(de la Vida Segunda de San Francisco de Asís, de Tomás de Celano, Fuentes biográficas franciscanas 217-217a)
LO QUE HIZO ANTES DE SU MUERTE Y SU MUERTE
217. Como los hermanos lloraban muy amargamente y se lamentaban inconsolables, ordenó el Padre santo que le trajeran un pan. Lo bendijo y partió y dio a comer un pedacito a cada uno. Ordenando asimismo que llevaran el códice de los evangelios, pidió que le leyeran el evangelio según San Juan desde el lugar que comienza Antes de la fiesta de la Pascua, etc. Se acordaba de aquella sacratísima cena, aquella última que el Señor celebró con sus discípulos. Todo esto lo hizo, en efecto, en memoria veneranda de aquélla y para poner de manifiesto el afecto de amor que profesaba a los hermanos.
Así que los pocos días que faltaban para su tránsito los empleó en la alabanza, animando a sus amadísimos compañeros a alabar con él a Cristo. Él, a su vez, prorrumpió como pudo en este salmo: Clamé al Señor con mi voz, con mi voz supliqué al Señor (Sal 141), etc. Invitaba también a todas las creaturas a alabar a Dios, y con unas estrofas que había compuesto anteriormente él las exhortaba a amar a Dios (cf. 1 Cel 109). Aun a la muerte misma, terrible y antipática para todos, exhortaba a la alabanza, y, saliendo con gozo a su encuentro, la invitaba a hospedarse en su casa: «Bienvenida sea -decía- mi hermana muerte». Y al médico: «Ten valor para pronosticar que está vecina la muerte, que va a ser para mí la puerta de la vida». Y a los hermanos: «Cuando me veáis a punto de expirar, ponedme desnudo sobre la tierra -como me visteis anteayer-, y dejadme yacer así, muerto ya, el tiempo necesario para andar despacio una milla».
Llegó por fin la hora, y, cumplidos en él todos los misterios de Cristo, voló felizmente a Dios.
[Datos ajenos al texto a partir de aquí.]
<file path="config.mk">
export PLATFORM = sky130hd
export DESIGN_NAME = strip_ctrl
export DESIGN_NICKNAME = d
export VERILOG_FILES = /design/src/rtl/win_pkg.sv /design/src/rtl/bus_pkg.sv /design/src/rtl/strip_ctrl.sv
export SDC_FILE = /design/constraint.sdc
export NUM_CORES = 1
export LEC_CHECK = 0
export BUFFER_PORTS_ARGS = -buffer_cell sky130_fd_sc_hd__buf_2
export CORE_MARGIN = 2
export CORE_UTILIZATION = 35
export CTS_BUF_LIST = sky130_fd_sc_hd__clkbuf_16
export DETAILED_ROUTE_END_ITERATION = 6
export SYNTH_ARGS = -nofsm -noshare
export SYNTH_HDL_FRONTEND = slang
export SYNTH_SLANG_ARGS = --single-unit
</file>
<file path="constraint.sdc">
create_clock -name clk -period 1.9 [get_ports clk]
set_clock_uncertainty 0.2 [all_clocks]
set_input_delay 0.285 -clock clk [delete_from_list [all_inputs] [get_ports clk]]
set_output_delay 0.285 -clock clk [all_outputs]
set_load 0.01 [all_outputs]
</file>
<file path="src/rtl/win_pkg.sv">
package win_pkg;

	localparam int WIN_SIZE      = 16;		// window edge in pixels.
	localparam int STRIP_ROWS    = 16;		// rows held in the strip.
	localparam int STRIP_BYTES   = 80;		// strip width, one byte per pixel.
	localparam int WORD_PIXELS   = 4;		// pixels packed in one memory word.
	localparam int WORDS_PER_ROW = STRIP_BYTES / WORD_PIXELS;	// 20 words per frame row.
	localparam int MAX_OFFSET    = STRIP_BYTES - WIN_SIZE;	// rightmost window start, 64.

	// one 8-bit pixel.
	typedef logic [7:0] pixel_t;

	// memory word, leftmost pixel in the top byte.
	typedef logic [WORD_PIXELS*8-1:0] word_t;

	// strip row index, 0 to 15.
	typedef logic [$clog2(STRIP_ROWS)-1:0] row_idx_t;

	// word column inside a row, 0 to 19.
	typedef logic [$clog2(WORDS_PER_ROW)-1:0] col_idx_t;

	// window column offset, 0 to 64.
	typedef logic [$clog2(MAX_OFFSET+1)-1:0] offset_t;

	// flat 16x16 window, pixel (k, m) sits at bits (k*16+m)*8.
	typedef logic [WIN_SIZE*WIN_SIZE*8-1:0] window_t;

endpackage : win_pkg
</file>
<file path="src/rtl/bus_pkg.sv">
package bus_pkg;

	localparam int FRAME_ROWS = 64;		// rows in the external frame.
	localparam int FRAME_WORDS = FRAME_ROWS * win_pkg::WORDS_PER_ROW;	// 1280 words.

	// frame row number.
	typedef logic [$clog2(FRAME_ROWS)-1:0] frame_row_t;

	// word address, frame row * 20 + word column.
	typedef logic [$clog2(FRAME_WORDS)-1:0] mem_addr_t;

	// host command opcode.
	typedef enum logic {
		fill,		// load the whole 16-row strip.
		scroll		// shift down one row, load the new bottom row.
	} cmd_op_t;

	// job controller states.
	typedef enum logic [1:0] {
		idle,		// waiting for cmd_req.
		run,		// words being fetched.
		ack_hi,		// first cycle of cmd_ack, scroll row updated here.
		ack_wait	// cmd_ack held until cmd_req drops.
	} ctrl_state_t;

endpackage : bus_pkg

</file>
<file path="src/rtl/strip_ctrl.sv">
`timescale 1ns/100ps

module strip_ctrl (
	input  logic                clk,
	input  logic                rst_n,
	input  logic                cmd_req,		// host request, four-phase.
	input  bus_pkg::cmd_op_t    cmd_op,			// fill or scroll.
	input  bus_pkg::frame_row_t cmd_row,		// base row for a fill.
	output logic                cmd_ack,		// job finished.
	output logic                start,			// one-cycle counter restart.
	output logic                scroll_mode,	// job is a scroll.
	output bus_pkg::frame_row_t base_row,		// first frame row of the job.
	output logic                rd_go,			// fetch word at counter address.
	input  logic                word_done,		// reader finished a word.
	input  logic                last			// that word closes the job.
);

	bus_pkg::ctrl_state_t state;			// job state.
	bus_pkg::frame_row_t  next_row;			// frame row the next scroll fetches.

	assign cmd_ack = (state == bus_pkg::ack_hi) || (state == bus_pkg::ack_wait);	// held until req drops.

	always_ff @(posedge clk or negedge rst_n) begin
		if (!rst_n) begin
			state       <= bus_pkg::idle;
			start       <= 1'b0;
			rd_go       <= 1'b0;
			scroll_mode <= 1'b0;
			base_row    <= '0;
			next_row    <= bus_pkg::frame_row_t'(win_pkg::STRIP_ROWS);	// scroll before fill reads row 16.
		end else begin
			start <= 1'b0;		// pulses by default.
			rd_go <= 1'b0;
			case (state)
				bus_pkg::idle: begin
					if (cmd_req) begin
						scroll_mode <= (cmd_op == bus_pkg::scroll);
						base_row    <= (cmd_op == bus_pkg::scroll) ? next_row : cmd_row;	// scroll ignores cmd_row.
						start       <= 1'b1;
						state       <= bus_pkg::run;
					end
				end
				bus_pkg::run: begin
					if (start) begin
						rd_go <= 1'b1;		// counter is at word 0 now.
					end else if (word_done) begin
						if (last)
							state <= bus_pkg::ack_hi;	// ack one cycle after last word.
						else
							rd_go <= 1'b1;	// counter steps on the same edge.
					end
				end
				bus_pkg::ack_hi: begin
					// strip now starts one row lower after a scroll, at base after a fill.
					if (scroll_mode)
						next_row <= base_row + 1'b1;
					else
						next_row <= base_row + bus_pkg::frame_row_t'(win_pkg::STRIP_ROWS);
					state <= bus_pkg::ack_wait;
				end
				bus_pkg::ack_wait: begin
					if (!cmd_req)
						state <= bus_pkg::idle;	// ack falls with it.
				end
				default: state <= bus_pkg::idle;
			endcase
		end
	end

	// host keeps the request up for the whole job.
	a_req_held: assert property (@(posedge clk) disable iff (!rst_n)
		(state == bus_pkg::run) && !cmd_ack |-> cmd_req)
		else $error("cmd_req dropped before cmd_ack");

endmodule : strip_ctrl

</file>
; ---- After elaboration in Yosys (flattened, before gate mapping)
; Index checks and enable logic that the tools add are counted.
[totals]
register_bits = 17
inputBits = 12
out_inout_bits = 10
elab_cells = 34
[classes]
addsub = 2
eq_ne = 8
n_mux = 14
n_reduce_logical = 4
[op_table]
columns = operator, count
row1 = $mux W6, 2
row2 = $mux W2, 5
row3 = $ne A2 B2 Y1 const B, 5
row4 = $pmux W2 S4, 1
row5 = $add A6 B1 Y6 const B, 1
row6 = $add A6 B5 Y6 const B, 1
row7 = $mux W1, 6
row8 = $reduce_and A5 Y1, 1
row9 = $eq A2 B2 Y1 const B, 2
row10 = $eq A2 B1 Y1 const B, 1
row11 = $logic_not A2 Y1, 1
row12 = $reduce_and A2 Y1, 1
row13 = $logic_or A1 B1 Y1, 1

; ---- Logic depth before layout (Yosys ltp)
; Gate-level depths: netlist of run 1.
[depth]
word_depth = 4
mapped_depth = 7
ltp_nobuf = 5

; ---- Worst setup path before layout of run 1
; Ideal clock, no wire load.
[synth_timing]
path_kind = reg2reg
from = register state[0]
to = register state[1]
setup_ps = 125
arrival_time_ps = 1453
required_ps = 1575
setup_slack_ps = 122
stages_incl_launch_ff = 6
n_path_buf = 0
synth_period_minus_slack_ps = 1778
path_cell_list = dfrtp_1 -> inv_1 -> ha_1 -> nor2b_4 -> a2111oi_4 -> mux2_4
[synth_between]
elab_chain_len = 3
word_cells_on_any_way = 11
classes_between = eq/ne (8) / mux (1) / reduce/logical (2)
[synth_rtl]
columns = item, line
row1 = "start, declared", strip_ctrl.sv:18  ; bus_pkg::ctrl_state_t state;
row2 = "start signal, assigned", strip_ctrl.sv:25  ; state <= bus_pkg::idle;
row3 = "start signal, assigned", strip_ctrl.sv:40  ; state <= bus_pkg::run;
row4 = "start signal, assigned", strip_ctrl.sv:48  ; state <= bus_pkg::ack_hi;
row5 = "$eq A2 B1 Y1, or another cell as far along", strip_ctrl.sv:34  ; case (state)
row6 = $ne A2 B2 Y1 (no line), -
row7 = $reduce_and A5 Y1 (no line), -
; Several ways; a longest one is shown, not always the timed one.
; A chain may end at the register's enable or synchronous reset.

; ---- Final worst setup path of run 1
[layout_timing]
from = register state[1]
to = register state[1]
; The elaborated chain is that of the path after synthesis.

==> metrics.cfg, run 1 <==
[logic_synthesis]
syn_area_um2 = 956
ys_types = 31
syn_inst = 90
ys_top_cells_by_area = dfrtp_1 42%, ha_1 7.9%, mux2i_1 7.3%, a21oi_1 5.2%, nor2_1 4.3%
yosysWarnings = 0
syn_nets = 108
ys_ff_latch = 17
synth_top_cell_area_share = 0.419
synth_area_per_cell_um2 = 10.6
yosys.area.top_type = dfrtp_1
seq_area_frac_synth = 0.446

[floorplanning]
rows = 18
io_pins = 22
dieArea_um2 = 3170
dieWidth_um = 56.3
design.core.area_um2 = 2520
die_h_um = 56.3
initial_core_util = 0.379

[pwr]
p_per_area_nw_per_um2 = 1770
p_leak_uw = 0.000576
ir_worst_vdd_mv = 0.761
power_uw = 2140

[drt]
ant_nets = 0
routedWlPerCell_um = 13.1
viasPerCell = 4.82
vias = 703
dr.pass1.iters = 4
totalWireLength_mm = 1.92
dr.first_iter.drc_count = 17
route.detailed.drc = 0

[placed_design]
routabilityCongestion = 0.700
portBuffers = 21
place_area_um2 = 1110
hpwlAfterDp_mm = 1.41
placed_cells = 140

[clock_tree]
worstSkewPairLatency_ns = 0.25
clock_path_buffers = 2
clockRootBuffer = clkbuf_16
cts_max_level = 1
clock-sinks = 17
cts_tree = built
numCtsBuffers = 3
path_clk_slew_ns = 0.05

[timing]
fin_crit_sh = 0.974
maxSlewViolCount = 0
fin_tns_setup_ns = 0
rsz0062_at_grt = true
post-route-min-period_ns = 1.85
max_slew_margin = 0.741
fmax_ghz = 0.540
hold_violations = 0
setup_viol = 0
worstMarginPinSlew_ns = 0.388

[final_layout]
layout.cells.non_filler = 146
multi_input_area_um2 = 500
register_area_um2 = 427
syn_to_final_growth_pct = 26.3
layout-drive-gt1-share = 0.336
finalInstanceArea_um2 = 1210
final_common_cell = buf_2
fin_util = 0.479
num_antenna_cells = 0
fill_cells = 251
final_nets = 135
mostFrequentLayoutCells = 21 x buf_2, 16 x dfrtp_1, 11 x nor2_1, 10 x a21oi_1, 7 x mux2i_1

[worst_setup_path]
cp-end-kind = register
path_max_fanout = 4
startpoint_type = register
worstPathArrival_ns = 1.78
critPathRequiredTime_ns = 1.83
crit_type = reg -> reg

[global_routing]
grt_pass1_vias = 668
overflow = 0
grt_pass1_wl_mm = 3.15
grt_usage = 0.131
grt_max_degree = 18
antenna_found_initial = 0

[min_path]
hp-class = in -> reg

[run]
max_cap_viol_count = 0

[outcome]
status = finished clean

-- routing by layer --
metal | part of all wire | global-route usage | vias to the layer above | routed length, um
met5 | 0 | 0 | - | 0
met1 | 0.48 | 0.175 | 324 | 927
met2 | 0.46 | 0.185 | 14 | 888
met4 | 0.0052 | 0.0544 | 0 | 10
met3 | 0.048 | 0.0553 | 2 | 93
li1 | - | - | 363 | -
-- cell usage after synthesis --
cell type and count:
dfrtp_1 16, nor2_1 11, a21oi_1 10, mux2i_1 7, ha_1 6, buf_2 3, inv_1 3, nand3_1 3
nand4_1 3, nor2b_1 3, and2_1 2, clkbuf_1 2, nand2_1 2, xor2_1 2, a2111oi_4 1, a211oi_1 1
a21o_1 1, a2bb2oi_1 1, a311oi_1 1, a31o_2 1, and2b_1 1, dfstp_2 1, mux2_2 1, mux2_4 1
nand2b_4 1, nor2b_4 1, nor4bb_1 1, o21a_1 1, or2_2 1, or3_1 1, xnor2_1 1
-- state kept, by name, indices dropped and copies added (netlist names) --
signal / flops
start: 1
next_row: 6
state: 2
scroll_mode: 1
rd_go: 1
base_row: 6
-- worst paths after layout --
path / startpoint / end / slack [ns] / depth (start not counted)
max: state[1] / state[1] / 0.05 / 5
min: cmd_row[4] / base_row[4] / 0.13 / 3
max reg2reg: state[1] / state[1] / 0.05 / 5
min reg2reg: next_row[1] / next_row[1] / 0.32 / 2
max in group asynchronous: rst_n / next_row[4] / 0.90 / 2
min in group asynchronous: rst_n / base_row[2] / 0.29 / 2
-- through the flow --
step | hold slack [ns] | worst slack [ns]
3_3_place_gp | 0.0304 | 0.0856
3_5_place_dp | 0.0322 | 0.0206
5_1_grt | 0.138 | -0.00682
2_1_floorplan | -0.211 | 0.122
4_1_cts | 0.131 | 0.00599
6_report | 0.133 | 0.0492
-- report_power, final --
group	internal (uW)	leakage, uW	switching [uW]	total [uW]
logic	525	0.000340	471	996
registers	544	0.000194	188	732
clock network	279	0.0000423	133	412
-- repair_timing --
| action | 4_1_cts | 5_1_grt |
|---|---|---|
| resized for setup | 0 | 2 |
| pin swaps | 0 | 1 |
| hold buffers | 1 | 0 |
| setup buffers | 1 | 0 |
| hold endpoints to repair | 16 | 0 |
| cloned | 0 | 0 |
| setup endpoints to repair | 1 | 2 |
-- critical path, cell delays in order (launching register included) --
cell       delay (ns)
dfrtp_1          0.40
inv_1            0.10
ha_2             0.20
nor2b_4          0.13
a2111oi_4        0.38
mux2_4           0.33
-- area by class of cell --
type	instances	area share
Inverter	3	0.00933
Timing Repair Buffer	27	0.126
Clock inverter	1	0.00311
Tap cell	30	0.0311
Multi-Input combinational cell	65	0.415
Sequential cell	17	0.353
Clock buffer	3	0.0622
-- kinds of logic after synthesis --
group | count (synthesis) | share of synthesized area
simple gates | 30 | 0.179
compound gates | 17 | 0.132
flops | 17 | 0.446
mux | 9 | 0.101
buf+inv | 8 | 0.0353
fa+ha+maj | 6 | 0.0785
xor+xnor | 3 | 0.0275
Note: power is estimated with default switching activity, not from simulation.
==> run 2: changes to the inputs <==
- BUFFER_PORTS_ARGS: -buffer_cell sky130_fd_sc_hd__buf_2 -> -buffer_cell sky130_fd_sc_hd__buf_4
- GPL_TIMING_DRIVEN: unset -> 0
- PLACE_DENSITY: unset -> 0.57
==> metrics.cfg, run 2 (synthesis gave the netlist of run 1 again) <==
[final_layout]
register_area_um2 = 429
mostFrequentLayoutCells = 21 x buf_4, 14 x dfrtp_1, 11 x nor2_1, 10 x a21oi_1, 7 x mux2i_1
syn_to_final_growth_pct = 31.5
reg_top3 = base_row: 6 flops, next_row: 6 flops, state: 2 flops
final_nets = 135
final_common_cell = buf_4
layout-drive-gt1-share = 0.353
multi_input_area_um2 = 510
num_antenna_cells = 0
fill_cells = 253

[pwr]
ir_worst_vdd_mv = 0.951
power_uw = 2200
p_leak_uw = 0.000582
p_per_area_nw_per_um2 = 1750

[clock_tree]
worstSkewPairLatency_ns = 0.25
path_clk_slew_ns = 0.05
cts_tree = built
clockRootBuffer = clkbuf_16
cts_max_level = 1
clock_path_buffers = 2
clock-sinks = 17
numCtsBuffers = 3

[timing]
fmax_ghz = 0.551
rsz0062_at_grt = false
fin_ws_ns = 0.0842
worstMarginPinSlew_ns = 0.554
fin_crit_sh = 0.956
max_slew_margin = 0.630
post-route-min-period_ns = 1.82
maxSlewViolCount = 0
hold_violations = 0
setup_viol = 0

[drt]
dr.first_iter.drc_count = 13
routedWlPerCell_um = 13.1
route.detailed.drc = 0
viasPerCell = 4.88
vias = 713
ant_nets = 0
dr.pass1.iters = 4
totalWireLength_mm = 1.91

[worst_setup_path]
startpoint_type = register
critPathRequiredTime_ns = 1.83
cp-end-kind = register
cp_slowest_stage_delay_ns = 0.44
path_delay_family = flip-flops
cp_num_buf_inv = 0
worst_path_max_delay_cell = dfrtp_2
worstPathArrival_ns = 1.74
crit_type = reg -> reg
path_cells = ha_2 -> and2_1 -> a2111oi_4 -> mux2_4
path_max_fanout = 4

[floorplanning]
initial_core_util = 0.379
io_pins = 22
rows = 18
dieWidth_um = 56.3
dieArea_um2 = 3170
design.core.area_um2 = 2520
die_h_um = 56.3

[outcome]
status = finished clean

[global_routing]
grt_max_degree = 18
grt_pass1_wl_mm = 3.28
grt_pass1_vias = 680
antenna_found_initial = 0
overflow = 0
grt_usage = 0.130

[placed_design]
hpwlAfterDp_mm = 1.40
routabilityCongestion = 0.692
portBuffers = 20
dpl_worst_slack_ns = 0.0231

[run]
max_cap_viol_count = 0

[min_path]
hp-class = in -> reg

-- run 2: cell types whose count changed in the layout (fill, tap and decap cells not counted), sizes merged --
cell / before / now
buf: 26 / 24
clkbuf: 3 / 5
-- run 2: layer usage --
layer	share of wire	vias to the layer above	track usage
li1	-	363	-
met1	0.51	330	0.201
met2	0.44	18	0.176
met3	0.047	2	0.0276
met4	0.0052	0	0.0408
met5	0	-	0
-- run 2: final timing paths --
check	cells after the start	slack, ns	from	end
setup / recovery	4	0.08	state[1]	state[1]
hold / removal	3	0.14	cmd_row[5]	base_row[5]
setup reg to reg	4	0.08	state[1]	state[1]
hold reg to reg	1	0.33	start	rd_go
max in group asynchronous	2	1.01	rst_n	next_row[4]
min in group asynchronous	2	0.24	rst_n	next_row[2]
-- run 2: worst reg2reg max path, delay by kind of cell (launching register included) --
family,cells,cell delay [ns]
adder cells (fa/ha/maj),1,0.19
AND/OR/NAND/NOR,1,0.16
flip-flops,1,0.44
multiplexers,1,0.33
AO/OA/AOI/OAI,1,0.38
-- run 2: area by class of cell --
cell class,count,share of cell area
repair buffers,22,0.133
plain buffers,5,0.0179
well taps,30,0.0299
multi-input cells,65,0.406
clock buffers,3,0.0597
inverters,3,0.00896
flip-flops and latches,17,0.341
clock inverters,1,0.00299
-- run 2: repair_timing --
action,4_1_cts,5_1_grt
buffers inserted,1,0
hold buffers,1,0
gates cloned,0,0
hold endpoints to repair,17,0
pin swaps,0,1
setup endpoints to repair,1,2
resized for setup,1,6
-- run 2: power breakdown --
| group | total [uW] | leakage, uW | internal, uW | switching [uW] |
|---|---|---|---|---|
| Combinational | 1070 | 0.000348 | 568 | 497 |
| Sequential | 723 | 0.000192 | 549 | 174 |
| Clock | 415 | 0.0000423 | 279 | 136 |
-- run 2: per-stage QoR --
step                      TNS (ns)  utilization  hold WS, ns  cells  area (um^2)
final                            0        0.499        0.140    146         1260
after global placement           0        0.453      -0.0328    140         1140
after detailed placement         0        0.453      -0.0315    140         1140
after CTS                 -0.00542        0.493        0.138    146         1240
after floorplan                  0            -       -0.211     90          956
after global routing             0        0.499        0.144    146         1260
UN HERMANO VIO EL ALMA DEL PADRE SANTO EN SU TRÁNSITO
217a. Un hermano -uno de sus discípulos, célebre por la fama notable que disfrutaba- vio el alma del Padre santísimo que subía derecha al cielo, a modo de una estrella grande como la luna y luciente como el sol, avanzando sobre la inmensidad de las aguas llevada sobre una nube blanca.
Con este motivo se reunió numerosa multitud de pueblos, que alababan y glorificaban el nombre del Señor. La ciudad de Asís se lanza en tropel y toda la región corre a ver las maravillas de Dios, que el Señor había manifestado en su siervo. Los hijos se lamentaban de la orfandad de tan gran padre y hacían ver con lágrimas y suspiros los afectos de piedad del corazón. La novedad del milagro cambió, sin embargo, el llanto en júbilo; el luto, en fiesta. Veían el cuerpo del bienaventurado Padre condecorado con las llagas: veían en medio de las manos y de los pies, no ya las hendiduras de los clavos, sino los clavos mismos, formados de su carne, mejor aún, connaturales a la carne misma, que conservaban el color negruzco del hierro, y el costado derecho, enrojecido de sangre. Su carne, naturalmente morena antes, brillando ahora con blancura extraordinaria, daba fe del premio de la resurrección. Sus miembros, en fin, se volvieron flexibles y blandos, sin la rigidez propia de los muertos, antes bien trocados en miembros como de niño.